US President Barky O’Barmy has promised to deliver a Happy New Year message to the Taliban - from the Project for a New American Century neo-cons- by commissioning a series of Predator drone missile strikes on Afghanistan civilian targets to let them know 2010 is going to be more of the same.
Midnight mass suicides are planned across Japan by hordes of manically depressed salary men who joined the Who-Gives-A-Flying-Fuck doomsday religious cult after being made redundant in 2009.
They plan to commit ritual seppuku with Pound Stretcher box cutters to emphasise their plight in seeking honourable deaths by the fact they can’t even afford a sword.
Apart from the one Brit’ they snuffed a couple of days ago - once he’d opened his Christmas presents - Beijing’s fat cat bureaucrats have been saving up their condemned prisoners for months and are planning a mammoth ‘Public Executions Sadist’s Delight Extravaganza’ that will be televised live on Sky Sports starting on the stroke of midnight (1600 hours GMT).

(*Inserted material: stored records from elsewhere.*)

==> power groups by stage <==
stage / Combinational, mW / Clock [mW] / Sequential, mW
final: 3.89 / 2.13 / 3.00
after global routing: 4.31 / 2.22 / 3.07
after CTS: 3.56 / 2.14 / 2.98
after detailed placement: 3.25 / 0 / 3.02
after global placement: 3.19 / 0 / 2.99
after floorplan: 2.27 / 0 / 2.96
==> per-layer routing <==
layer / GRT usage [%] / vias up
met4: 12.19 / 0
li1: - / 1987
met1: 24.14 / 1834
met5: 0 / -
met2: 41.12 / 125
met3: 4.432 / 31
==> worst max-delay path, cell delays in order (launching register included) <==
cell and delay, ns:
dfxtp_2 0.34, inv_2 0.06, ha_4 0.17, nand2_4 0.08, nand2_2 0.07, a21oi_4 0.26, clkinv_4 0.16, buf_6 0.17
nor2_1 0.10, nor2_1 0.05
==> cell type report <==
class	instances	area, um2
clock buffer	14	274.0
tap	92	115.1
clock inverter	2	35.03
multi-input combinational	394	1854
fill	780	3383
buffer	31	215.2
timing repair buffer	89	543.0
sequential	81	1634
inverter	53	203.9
### src/rtl/alt_vipcts131_common_fifo_stream_ctrl.sv
// Read-side sequencer for a non-showahead FIFO. It waits for a fill threshold, issues
// one line of reads, and re-times the 1-cycle read latency through a 2-entry skid buffer.
module alt_vipcts131_common_fifo_stream_ctrl #(
  parameter int DATA_WIDTH      = 20,
  parameter int DATA_WIDTHU     = 11,
  parameter int LINE_LENGTH     = 1920,
  parameter int START_THRESHOLD = 16
) (
  input  logic                   clock,
  input  logic                   reset,
  input  logic                   enable,
  input  logic                   clear_underflow,
  output logic                   fifo_rdreq,
  input  logic [DATA_WIDTH-1:0]  fifo_q,
  input  logic                   fifo_rdempty,
  input  logic [DATA_WIDTHU-1:0] fifo_rdusedw,
  output logic [DATA_WIDTH-1:0]  dout_data,
  output logic                   dout_valid,
  input  logic                   dout_ready,
  output logic                   dout_eol,
  output logic                   line_done,
  output logic                   underflow,
  output logic                   busy
);

  localparam int THRESH = (START_THRESHOLD > LINE_LENGTH) ? LINE_LENGTH : START_THRESHOLD;
  localparam logic [DATA_WIDTHU-1:0] C_THRESH = DATA_WIDTHU'(THRESH);
  localparam logic [DATA_WIDTHU-1:0] C_LEN    = DATA_WIDTHU'(LINE_LENGTH);
  localparam logic [DATA_WIDTHU-1:0] C_LAST   = DATA_WIDTHU'(LINE_LENGTH - 1);
  localparam logic [DATA_WIDTHU-1:0] C_ONE    = DATA_WIDTHU'(1);

  typedef enum logic [1:0] {
    S_IDLE   = 2'd0,
    S_FILL   = 2'd1,
    S_STREAM = 2'd2,
    S_DRAIN  = 2'd3
  } state_t;

  state_t                  r_state;
  state_t                  w_state_nxt;
  logic [DATA_WIDTHU-1:0]  r_reads;
  logic                    r_pending;
  logic                    r_pending_eol;
  logic [DATA_WIDTH-1:0]   r_buf0_data;
  logic [DATA_WIDTH-1:0]   r_buf1_data;
  logic                    r_buf0_eol;
  logic                    r_buf1_eol;
  logic [1:0]              r_cnt;
  logic                    r_eol_seen;
  logic                    r_line_done;
  logic                    r_underflow;

  logic                    w_pop;
  logic [2:0]              w_occ;
  logic                    w_room;
  logic                    w_rdreq;
  logic                    w_last_read;
  logic                    w_drain_done;
  logic                    w_enter_fill;
  logic                    w_uf_set;
  logic [1:0]              w_cnt_mid;
  logic [1:0]              w_cnt_nxt;
  logic [DATA_WIDTH-1:0]   w_buf0_data_nxt;
  logic [DATA_WIDTH-1:0]   w_buf1_data_nxt;
  logic                    w_buf0_eol_nxt;
  logic                    w_buf1_eol_nxt;

  // Read issue: only while streaming, and only if the word can land without overfilling the skid buffer
  assign w_pop        = (r_cnt != 2'd0) & dout_ready;
  assign w_occ        = {1'b0, r_cnt} + {2'b00, r_pending};
  assign w_room       = (w_occ - {2'b00, w_pop}) < 3'd2;
  assign w_rdreq      = (r_state == S_STREAM) & ~fifo_rdempty & (r_reads < C_LEN) & w_room;
  assign w_last_read  = w_rdreq & (r_reads == C_LAST);
  assign w_drain_done = (r_cnt == 2'd0) & ~r_pending & r_eol_seen;
  assign w_enter_fill = (w_state_nxt == S_FILL) & (r_state != S_FILL);
  assign w_uf_set     = (r_state == S_STREAM) & (r_cnt == 2'd0) & ~r_pending & dout_ready & fifo_rdempty;

  // Line sequencing; enable is only looked at in IDLE and when a drained line retires
  always_comb begin
    w_state_nxt = r_state;
    case (r_state)
      S_IDLE: begin
        if (enable) begin
          w_state_nxt = S_FILL;
        end else begin
          w_state_nxt = S_IDLE;
        end
      end
      S_FILL: begin
        if (fifo_rdusedw >= C_THRESH) begin
          w_state_nxt = S_STREAM;
        end else begin
          w_state_nxt = S_FILL;
        end
      end
      S_STREAM: begin
        if (w_last_read) begin
          w_state_nxt = S_DRAIN;
        end else begin
          w_state_nxt = S_STREAM;
        end
      end
      S_DRAIN: begin
        if (w_drain_done) begin
          w_state_nxt = enable ? S_FILL : S_IDLE;
        end else begin
          w_state_nxt = S_DRAIN;
        end
      end
      default: begin
        w_state_nxt = S_IDLE;
      end
    endcase
  end

  // Skid buffer next state: pop shifts entry 1 to the head, the returning read lands at the new tail
  always_comb begin
    w_buf0_data_nxt = r_buf0_data;
    w_buf1_data_nxt = r_buf1_data;
    w_buf0_eol_nxt  = r_buf0_eol;
    w_buf1_eol_nxt  = r_buf1_eol;
    if (w_pop) begin
      w_buf0_data_nxt = r_buf1_data;
      w_buf0_eol_nxt  = r_buf1_eol;
      w_cnt_mid       = r_cnt - 2'd1;
    end else begin
      w_cnt_mid       = r_cnt;
    end
    if (r_pending) begin
      if (w_cnt_mid == 2'd0) begin
        w_buf0_data_nxt = fifo_q;
        w_buf0_eol_nxt  = r_pending_eol;
      end else begin
        w_buf1_data_nxt = fifo_q;
        w_buf1_eol_nxt  = r_pending_eol;
      end
      w_cnt_nxt = w_cnt_mid + 2'd1;
    end else begin
      w_cnt_nxt = w_cnt_mid;
    end
  end

  // State, read counter and in-flight read tracking
  always_ff @(posedge clock) begin
    if (reset) begin
      r_state       <= S_IDLE;
      r_reads       <= {DATA_WIDTHU{1'b0}};
      r_pending     <= 1'b0;
      r_pending_eol <= 1'b0;
    end else begin
      r_state       <= w_state_nxt;
      r_pending     <= w_rdreq;
      r_pending_eol <= w_last_read;
      if (w_enter_fill) begin
        r_reads <= {DATA_WIDTHU{1'b0}};
      end else if (w_rdreq) begin
        r_reads <= r_reads + C_ONE;
      end else begin
        r_reads <= r_reads;
      end
    end
  end

  // Skid buffer storage
  always_ff @(posedge clock) begin
    if (reset) begin
      r_cnt       <= 2'd0;
      r_buf0_data <= {DATA_WIDTH{1'b0}};
      r_buf1_data <= {DATA_WIDTH{1'b0}};
      r_buf0_eol  <= 1'b0;
      r_buf1_eol  <= 1'b0;
    end else begin
      r_cnt       <= w_cnt_nxt;
      r_buf0_data <= w_buf0_data_nxt;
      r_buf1_data <= w_buf1_data_nxt;
      r_buf0_eol  <= w_buf0_eol_nxt;
      r_buf1_eol  <= w_buf1_eol_nxt;
    end
  end

  // Line completion, line_done pulse and sticky underflow (set wins over clear)
  always_ff @(posedge clock) begin
    if (reset) begin
      r_eol_seen  <= 1'b0;
      r_line_done <= 1'b0;
      r_underflow <= 1'b0;
    end else begin
      r_line_done <= w_pop & r_buf0_eol;
      if (w_enter_fill) begin
        r_eol_seen <= 1'b0;
      end else if (w_pop & r_buf0_eol) begin
        r_eol_seen <= 1'b1;
      end else begin
        r_eol_seen <= r_eol_seen;
      end
      if (w_uf_set) begin
        r_underflow <= 1'b1;
      end else if (clear_underflow) begin
        r_underflow <= 1'b0;
      end else begin
        r_underflow <= r_underflow;
      end
    end
  end

  assign fifo_rdreq = w_rdreq;
  assign dout_valid = (r_cnt != 2'd0);
  assign dout_data  = (r_cnt != 2'd0) ? r_buf0_data : {DATA_WIDTH{1'b0}};
  assign dout_eol   = (r_cnt != 2'd0) & r_buf0_eol;
  assign line_done  = r_line_done;
  assign underflow  = r_underflow;
  assign busy       = (r_state != S_IDLE);

endmodule
File: src/rtl/sqrt_engine.sv
// Start/ack square-root responder: reads a 16-bit operand
// from data memory, writes floor(sqrt) back, raises Ack.
module sqrt_engine
    import sqrt_pkg::*;
(
    input  logic       Clk,
    input  logic       Reset,
    input  logic       Start,
    output logic       Ack,
    output logic       Busy,
    output logic [7:0] MemAddr,
    input  logic [7:0] MemRdData,
    output logic       MemWrEn,
    output logic [7:0] MemWrData
);

    state_t      state;
    state_t      next_state;
    logic        start_q;
    logic [15:0] opnd;
    logic [7:0]  root;
    logic [10:0] rem;
    logic [2:0]  iter;
    logic [3:0]  msb;
    logic [1:0]  pair;
    logic [10:0] rem_next;
    logic [7:0]  root_next;

    // Operand pair for this iteration, most significant first.
    assign msb  = 4'd15 - {iter, 1'b0};
    assign pair = opnd[msb -: 2];

    sqrt_step u_step (
        .rem       (rem),
        .root      (root),
        .bits      (pair),
        .rem_next  (rem_next),
        .root_next (root_next)
    );

    always_comb begin
        next_state = state;
        case (state)
            S_IDLE:  if (!Start && start_q) next_state = S_RD_HI;
            S_RD_HI: next_state = S_RD_LO;
            S_RD_LO: next_state = S_CALC;
            S_CALC:  if (iter == 3'd7) next_state = S_WR;
            S_WR:    next_state = S_DONE;
            S_DONE:  if (Start) next_state = S_IDLE;
            default: next_state = S_IDLE;
        endcase
    end

    always_ff @(posedge Clk or negedge Reset) begin
        if (!Reset) begin
            state   <= S_IDLE;
            start_q <= 1'b0;
            Ack     <= 1'b0;
            Busy    <= 1'b0;
            opnd    <= '0;
            root    <= '0;
            rem     <= '0;
            iter    <= '0;
        end else begin
            state   <= next_state;
            start_q <= Start;
            Ack     <= (next_state == S_DONE);
            Busy    <= (next_state != S_IDLE) && (next_state != S_DONE);
            case (state)
                S_RD_HI: opnd[15:8] <= MemRdData;
                S_RD_LO: begin
                    opnd[7:0] <= MemRdData;
                    root      <= '0;
                    rem       <= '0;
                    iter      <= '0;
                end
                S_CALC: begin
                    rem  <= rem_next;
                    root <= root_next;
                    iter <= iter + 3'd1;
                end
                default: ;
            endcase
        end
    end

    always_comb begin
        MemAddr   = 8'd0;
        MemWrEn   = 1'b0;
        MemWrData = 8'd0;
        case (state)
            S_RD_HI: MemAddr = OPND_HI_ADDR;
            S_RD_LO: MemAddr = OPND_LO_ADDR;
            S_WR: begin
                MemAddr   = RESULT_ADDR;
                MemWrEn   = 1'b1;
                MemWrData = root;
            end
            default: ;
        endcase
    end

endmodule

Pursuing their usual one-upmanship maxim China will be set to outdo the Occidental foreign devil’s New Year celebratory displays by carrying out ‘traditional style’ capital punishments such as the ultra-painful ‘Death of a Thousand Cuts’, followed by rounds of impaling, crucifixion, garrotting, boiling in oil, and hanging.
All harvested organs will be donated to the Beijing-based ‘Happy Transplant Clinic’ charity.
So if you’re depressed from being unemployed and are likely to end up joining the ranks of the homeless in 2010, why fuck around and suffer?
Take advantage of your local council’s E&E (Eugenics and Euthanasia) free offer to slash welfare payments and reduce the population.
Simply fill out an online form, download your air tickets and a Felo-de-Se Clinic reservation voucher, jump on a freebie flight to Switzerland and have yourself a Happy New Assisted Suicide.
Regardless of the above cynicism, a Happy, Healthy & Prosperous New Year from Rusty’s Skewed News Views – Purveyors of Bespoke Satire – enhanced with a modest touch of Yeast Logic: a newsheet and media source not owned by Rupert Murdoch and the Masonic Zionist lobby.